» Stored data entries
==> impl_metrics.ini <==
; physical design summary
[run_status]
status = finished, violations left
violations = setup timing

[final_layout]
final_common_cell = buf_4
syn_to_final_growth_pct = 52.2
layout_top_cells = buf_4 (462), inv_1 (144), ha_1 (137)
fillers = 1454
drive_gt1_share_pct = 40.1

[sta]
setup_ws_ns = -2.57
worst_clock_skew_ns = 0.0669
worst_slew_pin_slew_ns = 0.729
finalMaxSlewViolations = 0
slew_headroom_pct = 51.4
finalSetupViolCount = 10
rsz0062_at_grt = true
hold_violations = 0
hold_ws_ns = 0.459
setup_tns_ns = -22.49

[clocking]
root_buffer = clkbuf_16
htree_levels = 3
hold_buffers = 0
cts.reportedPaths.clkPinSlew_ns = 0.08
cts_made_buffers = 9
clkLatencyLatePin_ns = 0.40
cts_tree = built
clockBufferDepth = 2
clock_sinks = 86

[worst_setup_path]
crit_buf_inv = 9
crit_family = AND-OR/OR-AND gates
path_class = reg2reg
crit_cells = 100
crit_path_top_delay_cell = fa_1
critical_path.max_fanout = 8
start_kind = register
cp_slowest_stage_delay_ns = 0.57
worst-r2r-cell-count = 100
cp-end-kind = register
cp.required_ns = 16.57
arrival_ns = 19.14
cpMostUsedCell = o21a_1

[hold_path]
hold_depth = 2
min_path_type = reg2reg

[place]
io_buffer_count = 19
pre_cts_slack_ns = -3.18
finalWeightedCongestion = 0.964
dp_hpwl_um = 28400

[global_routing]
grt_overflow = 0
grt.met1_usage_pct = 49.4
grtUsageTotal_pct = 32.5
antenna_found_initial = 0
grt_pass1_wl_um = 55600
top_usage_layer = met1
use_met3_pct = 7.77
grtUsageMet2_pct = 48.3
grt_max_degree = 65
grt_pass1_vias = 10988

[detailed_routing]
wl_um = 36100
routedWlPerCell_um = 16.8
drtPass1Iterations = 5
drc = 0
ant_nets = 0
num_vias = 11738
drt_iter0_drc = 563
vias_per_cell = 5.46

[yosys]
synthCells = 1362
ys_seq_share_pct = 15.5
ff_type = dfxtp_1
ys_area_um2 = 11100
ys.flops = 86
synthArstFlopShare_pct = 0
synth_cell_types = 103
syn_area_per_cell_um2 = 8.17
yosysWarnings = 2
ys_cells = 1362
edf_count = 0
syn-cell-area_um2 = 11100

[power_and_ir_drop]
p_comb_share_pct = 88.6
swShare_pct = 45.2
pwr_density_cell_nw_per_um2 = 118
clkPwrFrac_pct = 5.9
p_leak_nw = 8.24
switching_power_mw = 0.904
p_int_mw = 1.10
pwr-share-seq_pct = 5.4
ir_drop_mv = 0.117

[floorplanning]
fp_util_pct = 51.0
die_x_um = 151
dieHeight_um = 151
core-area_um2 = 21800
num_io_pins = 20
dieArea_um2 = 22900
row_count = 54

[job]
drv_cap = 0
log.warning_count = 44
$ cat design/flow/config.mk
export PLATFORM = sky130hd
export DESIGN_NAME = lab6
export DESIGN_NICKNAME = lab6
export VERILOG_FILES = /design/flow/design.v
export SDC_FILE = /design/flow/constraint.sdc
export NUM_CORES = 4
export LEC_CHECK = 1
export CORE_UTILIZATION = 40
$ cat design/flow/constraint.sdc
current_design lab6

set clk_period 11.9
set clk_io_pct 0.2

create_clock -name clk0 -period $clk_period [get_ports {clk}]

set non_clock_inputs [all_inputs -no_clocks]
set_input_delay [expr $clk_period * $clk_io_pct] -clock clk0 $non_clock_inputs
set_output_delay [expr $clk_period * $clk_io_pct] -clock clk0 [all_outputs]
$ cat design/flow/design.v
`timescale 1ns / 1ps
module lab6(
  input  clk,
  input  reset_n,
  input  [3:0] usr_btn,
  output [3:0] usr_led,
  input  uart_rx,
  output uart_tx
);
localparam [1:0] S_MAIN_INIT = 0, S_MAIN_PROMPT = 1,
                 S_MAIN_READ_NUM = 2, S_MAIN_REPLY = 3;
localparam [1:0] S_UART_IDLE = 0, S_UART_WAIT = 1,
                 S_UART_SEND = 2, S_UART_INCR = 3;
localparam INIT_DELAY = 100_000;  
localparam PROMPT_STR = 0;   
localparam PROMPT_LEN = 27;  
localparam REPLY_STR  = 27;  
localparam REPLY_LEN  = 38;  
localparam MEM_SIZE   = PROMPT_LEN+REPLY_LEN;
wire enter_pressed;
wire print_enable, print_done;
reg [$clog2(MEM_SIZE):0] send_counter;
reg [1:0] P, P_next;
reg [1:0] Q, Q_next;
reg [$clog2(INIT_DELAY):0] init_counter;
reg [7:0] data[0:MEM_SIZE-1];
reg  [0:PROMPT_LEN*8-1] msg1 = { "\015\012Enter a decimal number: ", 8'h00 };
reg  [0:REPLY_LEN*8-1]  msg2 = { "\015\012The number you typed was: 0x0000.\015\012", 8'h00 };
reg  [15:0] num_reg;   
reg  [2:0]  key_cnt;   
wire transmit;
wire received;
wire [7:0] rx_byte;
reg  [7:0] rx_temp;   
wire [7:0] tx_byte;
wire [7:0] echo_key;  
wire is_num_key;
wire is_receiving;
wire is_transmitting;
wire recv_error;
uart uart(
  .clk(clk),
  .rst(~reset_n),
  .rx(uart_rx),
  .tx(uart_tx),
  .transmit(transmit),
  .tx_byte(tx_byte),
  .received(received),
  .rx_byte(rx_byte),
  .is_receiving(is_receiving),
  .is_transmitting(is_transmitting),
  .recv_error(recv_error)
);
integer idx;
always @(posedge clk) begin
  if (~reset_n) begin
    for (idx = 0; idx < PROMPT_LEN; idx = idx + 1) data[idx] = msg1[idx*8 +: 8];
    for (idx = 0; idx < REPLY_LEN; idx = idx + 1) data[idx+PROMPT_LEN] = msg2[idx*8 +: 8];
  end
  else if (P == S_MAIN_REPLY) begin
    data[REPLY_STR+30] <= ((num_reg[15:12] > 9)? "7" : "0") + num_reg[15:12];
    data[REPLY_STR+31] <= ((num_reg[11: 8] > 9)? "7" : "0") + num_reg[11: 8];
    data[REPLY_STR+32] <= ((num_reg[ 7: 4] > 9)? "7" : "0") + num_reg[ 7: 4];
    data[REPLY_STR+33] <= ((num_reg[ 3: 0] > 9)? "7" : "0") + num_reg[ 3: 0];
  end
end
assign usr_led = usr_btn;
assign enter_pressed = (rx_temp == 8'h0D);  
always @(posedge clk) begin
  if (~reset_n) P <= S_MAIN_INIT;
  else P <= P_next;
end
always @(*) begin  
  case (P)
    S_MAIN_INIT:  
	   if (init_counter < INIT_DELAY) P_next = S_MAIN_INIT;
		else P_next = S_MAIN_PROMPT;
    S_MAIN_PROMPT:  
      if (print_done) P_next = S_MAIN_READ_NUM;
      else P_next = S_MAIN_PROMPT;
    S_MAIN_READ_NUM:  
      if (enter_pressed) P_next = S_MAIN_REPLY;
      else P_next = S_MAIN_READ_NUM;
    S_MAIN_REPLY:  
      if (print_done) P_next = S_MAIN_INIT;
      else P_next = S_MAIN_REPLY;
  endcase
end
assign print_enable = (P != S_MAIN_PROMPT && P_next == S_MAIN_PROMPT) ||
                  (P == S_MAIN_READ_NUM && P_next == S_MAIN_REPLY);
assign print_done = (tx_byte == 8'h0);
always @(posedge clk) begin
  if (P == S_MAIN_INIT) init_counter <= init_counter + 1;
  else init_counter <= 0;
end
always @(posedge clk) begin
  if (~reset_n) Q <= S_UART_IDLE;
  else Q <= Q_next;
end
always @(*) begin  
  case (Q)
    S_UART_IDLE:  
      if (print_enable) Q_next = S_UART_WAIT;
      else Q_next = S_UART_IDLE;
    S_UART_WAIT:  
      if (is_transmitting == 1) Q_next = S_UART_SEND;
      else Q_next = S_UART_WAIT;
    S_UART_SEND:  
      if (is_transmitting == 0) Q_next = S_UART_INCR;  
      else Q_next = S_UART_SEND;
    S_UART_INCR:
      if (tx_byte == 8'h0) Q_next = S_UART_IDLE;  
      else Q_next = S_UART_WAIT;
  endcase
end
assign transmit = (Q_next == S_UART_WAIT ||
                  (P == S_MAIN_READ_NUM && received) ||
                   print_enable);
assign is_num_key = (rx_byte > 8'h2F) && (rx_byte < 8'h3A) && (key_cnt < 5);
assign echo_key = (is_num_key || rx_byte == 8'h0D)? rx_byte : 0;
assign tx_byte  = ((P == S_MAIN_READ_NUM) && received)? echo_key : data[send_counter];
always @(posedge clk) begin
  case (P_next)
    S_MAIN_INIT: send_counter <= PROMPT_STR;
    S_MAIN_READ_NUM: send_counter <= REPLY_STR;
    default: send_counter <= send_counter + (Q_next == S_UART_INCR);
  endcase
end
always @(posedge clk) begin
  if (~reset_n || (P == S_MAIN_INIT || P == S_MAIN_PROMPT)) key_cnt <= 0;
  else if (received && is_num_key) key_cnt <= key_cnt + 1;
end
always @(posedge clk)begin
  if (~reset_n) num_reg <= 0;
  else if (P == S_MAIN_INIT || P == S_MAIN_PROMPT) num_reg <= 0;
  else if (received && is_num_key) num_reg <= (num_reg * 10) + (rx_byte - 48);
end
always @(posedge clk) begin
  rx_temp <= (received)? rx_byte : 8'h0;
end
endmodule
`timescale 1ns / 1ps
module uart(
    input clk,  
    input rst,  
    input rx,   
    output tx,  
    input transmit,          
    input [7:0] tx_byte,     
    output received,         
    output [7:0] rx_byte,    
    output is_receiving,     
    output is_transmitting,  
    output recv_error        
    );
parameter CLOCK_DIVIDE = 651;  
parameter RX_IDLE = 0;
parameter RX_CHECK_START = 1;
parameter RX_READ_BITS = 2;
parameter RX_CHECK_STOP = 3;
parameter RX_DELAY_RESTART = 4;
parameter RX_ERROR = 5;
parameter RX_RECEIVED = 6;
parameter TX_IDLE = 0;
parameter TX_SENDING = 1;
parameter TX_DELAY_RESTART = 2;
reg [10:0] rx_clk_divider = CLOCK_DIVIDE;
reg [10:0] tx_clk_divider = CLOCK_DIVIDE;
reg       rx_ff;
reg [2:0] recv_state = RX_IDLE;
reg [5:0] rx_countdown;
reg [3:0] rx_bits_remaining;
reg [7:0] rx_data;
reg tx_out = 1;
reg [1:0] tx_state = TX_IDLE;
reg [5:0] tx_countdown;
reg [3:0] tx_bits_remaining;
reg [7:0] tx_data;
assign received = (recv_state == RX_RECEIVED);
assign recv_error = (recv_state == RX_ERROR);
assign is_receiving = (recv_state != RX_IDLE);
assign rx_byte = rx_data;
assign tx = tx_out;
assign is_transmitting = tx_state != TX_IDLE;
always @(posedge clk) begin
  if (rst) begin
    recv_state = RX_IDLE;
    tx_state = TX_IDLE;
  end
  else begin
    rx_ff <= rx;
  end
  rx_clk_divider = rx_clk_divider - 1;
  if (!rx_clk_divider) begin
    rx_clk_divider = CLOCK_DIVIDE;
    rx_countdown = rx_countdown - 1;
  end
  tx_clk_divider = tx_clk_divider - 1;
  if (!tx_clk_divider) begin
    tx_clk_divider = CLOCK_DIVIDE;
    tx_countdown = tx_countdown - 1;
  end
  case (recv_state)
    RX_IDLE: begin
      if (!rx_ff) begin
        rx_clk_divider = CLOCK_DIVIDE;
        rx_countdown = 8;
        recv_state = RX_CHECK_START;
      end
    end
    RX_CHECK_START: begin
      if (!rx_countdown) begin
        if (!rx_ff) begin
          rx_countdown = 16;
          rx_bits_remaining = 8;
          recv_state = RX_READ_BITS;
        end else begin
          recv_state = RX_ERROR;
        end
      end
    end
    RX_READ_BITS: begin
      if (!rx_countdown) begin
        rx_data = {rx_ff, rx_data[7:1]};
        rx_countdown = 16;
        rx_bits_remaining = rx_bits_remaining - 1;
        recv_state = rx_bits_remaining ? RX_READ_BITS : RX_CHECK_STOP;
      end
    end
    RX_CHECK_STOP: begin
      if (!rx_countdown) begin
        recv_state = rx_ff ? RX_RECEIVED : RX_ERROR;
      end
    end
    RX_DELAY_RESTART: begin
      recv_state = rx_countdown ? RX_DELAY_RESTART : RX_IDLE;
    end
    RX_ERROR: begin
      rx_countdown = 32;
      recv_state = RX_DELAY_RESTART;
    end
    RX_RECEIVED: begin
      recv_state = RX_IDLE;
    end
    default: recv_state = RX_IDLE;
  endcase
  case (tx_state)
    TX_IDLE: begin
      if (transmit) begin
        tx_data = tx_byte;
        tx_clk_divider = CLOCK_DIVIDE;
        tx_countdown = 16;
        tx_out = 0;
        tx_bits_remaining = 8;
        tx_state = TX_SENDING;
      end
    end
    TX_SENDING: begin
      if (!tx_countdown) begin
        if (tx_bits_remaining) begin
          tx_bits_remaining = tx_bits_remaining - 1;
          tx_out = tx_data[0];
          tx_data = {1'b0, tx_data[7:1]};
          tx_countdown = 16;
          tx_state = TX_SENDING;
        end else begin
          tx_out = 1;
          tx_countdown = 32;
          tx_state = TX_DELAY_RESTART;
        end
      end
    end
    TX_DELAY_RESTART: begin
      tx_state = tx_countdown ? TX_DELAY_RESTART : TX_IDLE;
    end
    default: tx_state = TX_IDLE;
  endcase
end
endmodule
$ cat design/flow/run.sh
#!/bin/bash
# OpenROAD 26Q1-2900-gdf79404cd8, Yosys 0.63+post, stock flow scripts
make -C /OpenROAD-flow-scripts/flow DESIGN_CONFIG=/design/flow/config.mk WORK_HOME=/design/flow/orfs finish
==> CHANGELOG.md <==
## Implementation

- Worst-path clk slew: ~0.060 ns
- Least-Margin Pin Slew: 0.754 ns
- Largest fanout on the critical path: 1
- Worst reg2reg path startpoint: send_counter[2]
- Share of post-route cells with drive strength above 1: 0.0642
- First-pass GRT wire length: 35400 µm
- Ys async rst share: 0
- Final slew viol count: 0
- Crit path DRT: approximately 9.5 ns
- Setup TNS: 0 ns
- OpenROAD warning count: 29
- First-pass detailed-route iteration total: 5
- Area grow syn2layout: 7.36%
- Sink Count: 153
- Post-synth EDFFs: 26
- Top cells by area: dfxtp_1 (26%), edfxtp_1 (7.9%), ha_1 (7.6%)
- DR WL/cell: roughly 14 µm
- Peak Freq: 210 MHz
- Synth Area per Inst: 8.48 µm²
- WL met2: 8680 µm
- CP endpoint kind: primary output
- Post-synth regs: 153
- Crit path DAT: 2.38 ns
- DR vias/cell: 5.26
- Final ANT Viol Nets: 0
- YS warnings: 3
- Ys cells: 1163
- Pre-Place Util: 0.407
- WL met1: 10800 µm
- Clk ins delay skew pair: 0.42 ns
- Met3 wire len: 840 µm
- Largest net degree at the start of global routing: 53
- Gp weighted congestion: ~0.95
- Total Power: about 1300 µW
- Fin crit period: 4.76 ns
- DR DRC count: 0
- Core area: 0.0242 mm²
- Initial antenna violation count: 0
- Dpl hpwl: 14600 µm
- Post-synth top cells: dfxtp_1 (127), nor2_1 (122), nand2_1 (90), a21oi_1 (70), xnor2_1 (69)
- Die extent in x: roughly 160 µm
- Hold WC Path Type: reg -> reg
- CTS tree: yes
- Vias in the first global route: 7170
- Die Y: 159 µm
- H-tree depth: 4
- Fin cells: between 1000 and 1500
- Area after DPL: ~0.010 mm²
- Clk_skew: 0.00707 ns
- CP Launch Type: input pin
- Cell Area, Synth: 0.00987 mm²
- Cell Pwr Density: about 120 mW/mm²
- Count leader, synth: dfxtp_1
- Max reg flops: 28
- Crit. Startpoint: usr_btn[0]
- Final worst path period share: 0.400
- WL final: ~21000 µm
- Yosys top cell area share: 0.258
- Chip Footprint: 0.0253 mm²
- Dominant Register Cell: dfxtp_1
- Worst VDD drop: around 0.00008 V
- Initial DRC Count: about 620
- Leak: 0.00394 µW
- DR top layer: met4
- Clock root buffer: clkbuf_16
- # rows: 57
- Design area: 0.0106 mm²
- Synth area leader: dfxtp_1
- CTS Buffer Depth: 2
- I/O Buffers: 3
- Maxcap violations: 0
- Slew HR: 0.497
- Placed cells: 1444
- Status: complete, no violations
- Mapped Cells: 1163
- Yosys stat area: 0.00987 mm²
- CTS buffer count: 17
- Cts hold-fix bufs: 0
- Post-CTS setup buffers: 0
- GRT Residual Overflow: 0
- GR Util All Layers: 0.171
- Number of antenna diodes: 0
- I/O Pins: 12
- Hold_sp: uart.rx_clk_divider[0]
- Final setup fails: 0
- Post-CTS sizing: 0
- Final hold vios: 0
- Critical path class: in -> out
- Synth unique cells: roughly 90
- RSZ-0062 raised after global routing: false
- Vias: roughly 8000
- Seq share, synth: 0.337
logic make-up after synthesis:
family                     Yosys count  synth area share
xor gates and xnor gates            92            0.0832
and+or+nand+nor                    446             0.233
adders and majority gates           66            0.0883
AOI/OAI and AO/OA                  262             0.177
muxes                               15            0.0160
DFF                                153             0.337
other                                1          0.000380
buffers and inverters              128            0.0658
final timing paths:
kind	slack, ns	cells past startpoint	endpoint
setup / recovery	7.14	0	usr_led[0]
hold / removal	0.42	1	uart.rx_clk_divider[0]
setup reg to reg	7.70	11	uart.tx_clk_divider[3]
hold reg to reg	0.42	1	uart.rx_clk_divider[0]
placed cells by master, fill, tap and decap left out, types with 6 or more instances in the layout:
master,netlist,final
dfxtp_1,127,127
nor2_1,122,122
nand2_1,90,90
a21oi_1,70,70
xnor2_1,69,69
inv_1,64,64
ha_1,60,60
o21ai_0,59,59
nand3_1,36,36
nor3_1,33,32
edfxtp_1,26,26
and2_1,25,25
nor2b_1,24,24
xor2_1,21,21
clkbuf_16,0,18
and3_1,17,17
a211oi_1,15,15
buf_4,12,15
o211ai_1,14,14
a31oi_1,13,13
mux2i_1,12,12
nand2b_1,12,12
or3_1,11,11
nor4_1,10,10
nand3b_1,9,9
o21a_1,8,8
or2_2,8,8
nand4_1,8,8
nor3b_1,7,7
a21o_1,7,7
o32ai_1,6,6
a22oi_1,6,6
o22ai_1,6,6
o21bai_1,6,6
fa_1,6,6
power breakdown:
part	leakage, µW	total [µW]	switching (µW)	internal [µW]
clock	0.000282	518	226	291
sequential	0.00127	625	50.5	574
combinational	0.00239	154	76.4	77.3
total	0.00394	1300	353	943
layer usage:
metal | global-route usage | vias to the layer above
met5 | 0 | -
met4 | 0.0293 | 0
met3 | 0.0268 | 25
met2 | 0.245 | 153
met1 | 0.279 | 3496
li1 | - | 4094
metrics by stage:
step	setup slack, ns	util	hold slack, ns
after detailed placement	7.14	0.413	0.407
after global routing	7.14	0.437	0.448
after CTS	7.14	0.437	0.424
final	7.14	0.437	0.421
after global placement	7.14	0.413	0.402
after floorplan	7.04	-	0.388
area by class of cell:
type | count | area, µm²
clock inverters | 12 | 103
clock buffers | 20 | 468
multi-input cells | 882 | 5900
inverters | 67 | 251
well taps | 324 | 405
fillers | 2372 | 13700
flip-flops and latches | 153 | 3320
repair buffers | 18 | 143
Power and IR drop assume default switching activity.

» What the task asks
From the line holding "grt_pass1_vias = 10988" to the line holding "p_int_mw = 1.10", inclusive, restate each line above exactly as written.

» Answer box
grt_pass1_vias = 10988

[detailed_routing]
wl_um = 36100
routedWlPerCell_um = 16.8
drtPass1Iterations = 5
drc = 0
ant_nets = 0
num_vias = 11738
drt_iter0_drc = 563
vias_per_cell = 5.46

[yosys]
synthCells = 1362
ys_seq_share_pct = 15.5
ff_type = dfxtp_1
ys_area_um2 = 11100
ys.flops = 86
synthArstFlopShare_pct = 0
synth_cell_types = 103
syn_area_per_cell_um2 = 8.17
yosysWarnings = 2
ys_cells = 1362
edf_count = 0
syn-cell-area_um2 = 11100

[power_and_ir_drop]
p_comb_share_pct = 88.6
swShare_pct = 45.2
pwr_density_cell_nw_per_um2 = 118
clkPwrFrac_pct = 5.9
p_leak_nw = 8.24
switching_power_mw = 0.904
p_int_mw = 1.10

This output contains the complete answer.